[Titanium勉強日記 4] モジュールを作ってみる

同一View内に2つTableView A,Bがあって、AからBにドラッグドロップする機能を書きたいんですが、現状のTiUITableViewだとセルをつかむ処理をフックできなさそうなので、モジュールを作ってみようと思います。

まずは空のモジュールを作ってみます。例によってiPhone用です。公式ドキュメントの通りにやればできるのですがハマりました。何処かにidはネームスペースと書いていたので、モジュールはid.nameの形式になると思い込んでいてハマりました。以下の例だとcom.taichinoがモジュール名です。firstmodに意味はありません。

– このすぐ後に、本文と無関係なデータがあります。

$ cat config.mk
export PLATFORM = sky130hd
export DESIGN_NAME = teste
export DESIGN_NICKNAME = teste
export VERILOG_FILES = /design/flow/design.v
export SDC_FILE = /design/flow/constraint.sdc
export NUM_CORES = 4
export LEC_CHECK = 1
export CORE_UTILIZATION = 30
$ cat constraint.sdc
current_design teste

set clk_period 12.2
set clk_io_pct 0.2

create_clock -name clk0 -period $clk_period [get_ports {KEY}]

set non_clock_inputs [all_inputs -no_clocks]
set_input_delay [expr $clk_period * $clk_io_pct] -clock clk0 $non_clock_inputs
set_output_delay [expr $clk_period * $clk_io_pct] -clock clk0 [all_outputs]
$ cat design.v
module display 
(input [9:0] res, 
output reg[6:0] display0, display1, display2, display3);
wire[15:0] dif, dif2, dif3, dif4;
wire[15:0] div, div2, div3, div4;
assign div = res/10;  
assign dif = div*10;  
wire[3:0] numeroDisplay0 = res-dif;  
assign div2 = div/10;  
assign dif2 = div2*10;  
wire[3:0] numeroDisplay1 = div-dif2;  
assign div3 = div2/10;  
assign dif3 = div3*10;  
wire[3:0] numeroDisplay2 = div2-dif3;  
wire[3:0] numeroDisplay3 = div3;  
always @(*)
begin
	case(numeroDisplay0) 
		4'b0000 : display0 <= 7'b1000000; 
		4'b0001 : display0 <= 7'b1111001; 
		4'b0010 : display0 <= 7'b0100100; 
		4'b0011 : display0 <= 7'b0110000; 
		4'b0100 : display0 <= 7'b0011001; 
		4'b0101 : display0 <= 7'b0010010; 
		4'b0110 : display0 <= 7'b0000010; 
		4'b0111 : display0 <= 7'b1011000; 
		4'b1000 : display0 <= 7'b0000000;
		4'b1001 : display0 <= 7'b0010000; 
		default : display0 <= 7'b0111111;
	endcase
	case(numeroDisplay1) 
		4'b0000 : display1 <= 7'b1000000; 
		4'b0001 : display1 <= 7'b1111001; 
		4'b0010 : display1 <= 7'b0100100; 
		4'b0011 : display1 <= 7'b0110000; 
		4'b0100 : display1 <= 7'b0011001; 
		4'b0101 : display1 <= 7'b0010010; 
		4'b0110 : display1 <= 7'b0000010; 
		4'b0111 : display1 <= 7'b1011000; 
		4'b1000 : display1 <= 7'b0000000;
		4'b1001 : display1 <= 7'b0010000; 
		default : display1 <= 7'b0111111;
	endcase
	case(numeroDisplay2) 
		4'b0000 : display2 <= 7'b1000000; 
		4'b0001 : display2 <= 7'b1111001; 
		4'b0010 : display2 <= 7'b0100100; 
		4'b0011 : display2 <= 7'b0110000; 
		4'b0100 : display2 <= 7'b0011001; 
		4'b0101 : display2 <= 7'b0010010; 
		4'b0110 : display2 <= 7'b0000010; 
		4'b0111 : display2 <= 7'b1011000; 
		4'b1000 : display2 <= 7'b0000000;
		4'b1001 : display2 <= 7'b0010000; 
		default : display2 <= 7'b0111111;
	endcase
	case(numeroDisplay3) 
		4'b0000 : display3 <= 7'b1000000; 
		4'b0001 : display3 <= 7'b1111001; 
		4'b0010 : display3 <= 7'b0100100; 
		4'b0011 : display3 <= 7'b0110000; 
		4'b0100 : display3 <= 7'b0011001; 
		4'b0101 : display3 <= 7'b0010010; 
		4'b0110 : display3 <= 7'b0000010; 
		4'b0111 : display3 <= 7'b1011000; 
		4'b1000 : display3 <= 7'b0000000;
		4'b1001 : display3 <= 7'b0010000; 
		default : display3 <= 7'b0111111;
	endcase
end
endmodule
module mux
(input[15:0] A, B, C, D,
 input[1:0] CHAVE,
 output reg[15:0] outMux);
always @(*)
begin
	case(CHAVE)
		2'b00 : outMux <= A;
		2'b01 : outMux <= B;
		2'b10 : outMux <= C;
		2'b11 : outMux <= D;
	endcase
end
endmodule
module somador
(input [15:0] IN1,IN2,
 input [0:0] H,
 output reg [15:0] outSum);
always @(*)
begin
	case(H)
		1'b0 : outSum <= IN1 + IN2;
		1'b1 : outSum <= IN1 * IN2;
	endcase
end
endmodule
module teste
(output [6:0] HEX0, HEX1, HEX2,HEX3, 
input[9:0] SW, input[3:0] KEY);
parameter A = 2;
parameter B = 2;
parameter C = 1;
wire[15:0] resultado;
wire[15:0] outM0, outM1, outM2;
reg[15:0] regX, regS, regH;
always @(posedge KEY[0])
begin
	if(SW[9] == 1)
		regX[2:0] <= KEY[3:1];
	if(SW[8] == 1)
		regS[15:0] <= resultado;
	if(SW[7] == 1)
		regH[15:0] <= resultado;
end
mux M0(.A(0), .B(A) , .C(B), .D(C), .CHAVE(SW[1:0]), .outMux(outM0));  
mux M1(.A(outM0), .B(regX) , .C(regS), .D(regH), .CHAVE(SW[3:2]), .outMux(outM2));  
mux M2(.A(regX), .B(outM0) , .C(regS), .D(regH), .CHAVE(SW[5:4]), .outMux(outM1));  
somador sum(.IN1(outM2), .IN2(outM1), .H(SW[6]), .outSum(resultado));
display dis(.res(regS), .display0(HEX0), .display1(HEX1), .display2(HEX2), .display3(HEX3));
endmodule
$ cat run.sh
#!/bin/bash
# OpenROAD 26Q1-2900-gdf79404cd8, Yosys 0.63+post, stock flow scripts
make -C /OpenROAD-flow-scripts/flow DESIGN_CONFIG=/design/flow/config.mk WORK_HOME=/design/flow/orfs finish
==> summary.txt <==
run metrics: GRT Util Overall 15.13%, total number of vias 5629, worst reg-to-reg path cell count 21, diode count 0, Fin. Hold Viols 3, worst skew pair latency 0.23 ns, number of warnings in the stage logs 72, slowest stage cell, crit path or4_4, initial core utilization 30.55%, Tcrit/Tclk final 96.71%, area of the core 19400 um2, # Cells Yosys 769, DRT Pass-1 Iters 5, vias per inst 5.183, critical path type register to output port, chip area 20320 um2, YS chip area 5926 um2, yosys warns 22, Post-synth ARST share 0%, cell count after synthesis 769, Period minus WS final 11.80 ns, outcome finished with violations, ys flop type edfxtp_1, initial antenna violation count 0, cell family with most CP delay AND-OR/OR-AND gates, TritonCTS Buffers 3, Antenna Nets Post-Route 0, Buf/Inv on CP 7, total negative slack 0 ns, Hold Crit Depth 0, mean post-synth cell area 7.706 um2, Worst-path clk slew 0.05 ns, vias in the first global route 5125, IO Pins 42, failing checks hold timing, GRT overflow 0, Distinct cells, synth 93, register share after synthesis 11.66%, Critical Path Max Stage Delay 0.53 ns, clk sinks 23, highest net fanout along the worst path 7, fraction of layout cells with a size suffix above 1 17.30%, Worst-Margin Slew 0.7990 ns, RSZ-0062 raised after global routing yes, die width 142.5 um, Slew headroom 46.38%, Initial DRC Count 311, post-DP HPWL 11770 um, Hold Path Class clock port to register, die height 142.5 um, WP data required 9.76 ns, Setup violations, final 0, f_max 84.76 MHz, Synthesized registers 23, port buffer count 35, CP startpoint kind register, design area 7218 um2, Cell Rows 51, # DRC 0, GP Congestion 0.9331, P&R area growth vs syn 21.81%, CTS HTree Levels 1, Post-Syn Area 5926 um2, largest net degree at the start of global routing 20, pins over their slew limit 0, routed len/inst 13.80 um, Critical Path AT 9.36 ns, Crit. End Element output port, clk root buf clkbuf_16, max-cap violations 0, Worst path depth 45, CTS tree built, Final Skew 0.0003319 ns, Area after DPL 6593 um2, total wire length 14980 um, CTS max path bufs 2, global-route wire length before repair 24720 um, number of enable flip-flop cells 23, hold slack -0.1383 ns
## worst reg2reg max path, delay by kind of cell (launching register included)
kind                     cells  cell delay (ns)
buffers and inverters        6             0.96
AND-OR/OR-AND                3             0.64
flip-flops                   1             0.74
adder cells (fa/ha/maj)      8             3.25
AND/OR/NAND/NOR              1             0.18
XOR/XNOR                     3             0.46
## metal layers
metal / wire (um) / vias up / track usage, %
met5: 0 / - / 0
met4: 279 / 0 / 2.886
met3: 760 / 22 / 1.097
met2: 7098 / 191 / 25.18
met1: 6844 / 2619 / 21.95
li1: - / 2797 / -
## final cells by class
cell class                      count  area [um2]
Fill cell                        1976       12180
Multi-Input combinational cell    618        5041
Timing Repair Buffer               80       708.2
Sequential cell                    23       690.7
Inverter                           96       367.9
Tap cell                          265       331.6
Clock buffer                        4       78.83
## layout by cell type (no fill, tap or decap), types with 6 or more instances in the layout
master,count
a21oi_1,35
a22oi_1,6
a31oi_1,10
buf_4,40
clkdlybuf4s50_1,32
edfxtp_1,23
fa_1,24
ha_1,64
inv_1,87
mux2_2,10
mux2i_1,10
nand2_1,92
nand2b_1,9
nand3_1,10
nand4_1,6
nor2_1,57
nor2b_1,21
nor3_1,9
o211ai_1,9
o21a_1,9
o21ai_0,34
o21ai_1,9
o21bai_1,6
xnor2_1,33
xor2_1,9
## synth_stat cells, drive strengths merged, types with 4 or more instances
cell	count	share of area, %
a211oi	7	0.89
a21boi	9	1.2
a21o	4	0.51
a21oi	40	3.4
a22oi	6	0.76
a311oi	4	0.70
a31oi	12	1.5
and2	5	0.53
and3	4	0.51
buf	18	2.0
clkbuf	16	1.0
edfxtp	23	12
fa	25	8.4
ha	67	14
inv	94	6.0
mux2	11	2.1
mux2i	10	1.7
nand2	93	5.9
nand2b	9	0.95
nand3	12	1.1
nand4	6	0.63
nor2	61	4.2
nor2b	21	2.2
nor3	15	1.6
nor4	5	0.63
o211ai	13	2.0
o21a	10	1.3
o21ai	48	4.1
o21ba	4	0.68
o21bai	7	0.89
o31ai	6	0.99
or2	5	0.53
or3	7	0.91
xnor2	34	5.2
xor2	11	1.8
## flip-flops by register name, summed over array words and instances, names as in the netlist
| signal | cells |
|---|---|
| regS | 10 |
| regH | 10 |
| regX | 3 |
## path summary, 6_finish.rpt
| check | startpoint | to | slack [ns] |
|---|---|---|---|
| worst max register to register | regS[4] | regS[9] | 5.69 |
| worst min-delay path | KEY[1] | regX[0] | -0.14 |
| worst min register to register | regH[9] | regH[9] | 1.15 |
| worst max-delay path | regS[7] | HEX1[3] | 0.40 |
## metrics by stage
step	utilization, %	instances	setup WS, ns
final	37.21	1086	0.4018
after global routing	37.21	1086	-0.1852
after CTS	34.82	1063	0.01890
after floorplan	-	770	0.5034
after global placement	33.98	1057	0.1057
after detailed placement	33.98	1057	-0.08427
## logic make-up after synthesis
logic type               share of synthesized area [%]
AND/OR/NAND/NOR                                  21.14
adder cells (fa/ha/maj)                          22.59
flip-flops                                       11.66
multiplexers                                     3.780
buffers and inverters                            9.101
other                                           0.1267
XOR/XNOR                                         6.905
AND-OR/OR-AND                                    24.71
## what timing repair did
item | CTS | global route
setup buffers | 2 | 22
gates cloned | 0 | 1
pin swaps | 2 | 37
hold buffers | 0 | 0
endpoints found under the setup margin | 7 | 7
resized | 12 | 57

このコマンドを打つと、モジュール用のxcodeprojが生成されます。このxcodeprojに変更を加えてビルドするとモジュールができる仕組みです。プロジェクトのディレクトリ構造は以下のようになっています。Classes以下に普通にObjective-Cのコードを追加していく感じですね。またexampleディレクトリの下にあるapp.jsを編集して作成したモジュールのテストを行います。

$ titanium create --platform=iphone --type=module --name=firstmod --id=com.taichino
$ tree -L 2
├── Classes
│   ├── ComTaichinoModule.h
│   ├── ComTaichinoModule.m
│   ├── ComTaichinoModuleAssets.h
│   └── ComTaichinoModuleAssets.m
├── ComTaichino_Prefix.pch
├── LICENSE
├── README
├── assets
│   └── README
├── build.py
├── documentation
│   └── index.md
├── example
│   └── app.js
...
├── firstmod.xcodeproj
│   ├── project.pbxproj
│   ├── project.xcworkspace
│   └── xcuserdata
├── timodule.xml
└── titanium.xcconfig

ここではHello World的なモジュールを作ってみます。[File]->[New]->[File…]から、AppceleratorのTiProxyテンプレートを選択、ComTaichinoFooProxy.(h|m)を追加して、以下のように編集します。js側から渡された文字列をログに吐くだけの何でもない処理ですね。

//
// ComTaichinoFooProxy.h
//
#import "TiProxy.h"

@interface ComTaichinoFooProxy : TiProxy
- (void)bar:(id)args;
@end


//
// ComTaichinoFooProxy.m
//
#import "ComTaichinoFooProxy.h"

@implementation ComTaichinoFooProxy

- (void)bar:(id)args {
	NSLog(@"%@", args);
}
@end

ここでもクラス名に注意が必要です。プロジェクト作成時に指定したidをUpperCamelにした文字列をプリフィックスに、Proxyをサフィックスに指定しなければなりません。この例だとComTaichino + Foo + Proxyという事になります。正しく名前を指定すると、プリフィックスとサフィックスを削除した名前を元にcreate〇〇というファクトリメソッドが自動的にjs側に公開されます。この例ではcreateFooになります。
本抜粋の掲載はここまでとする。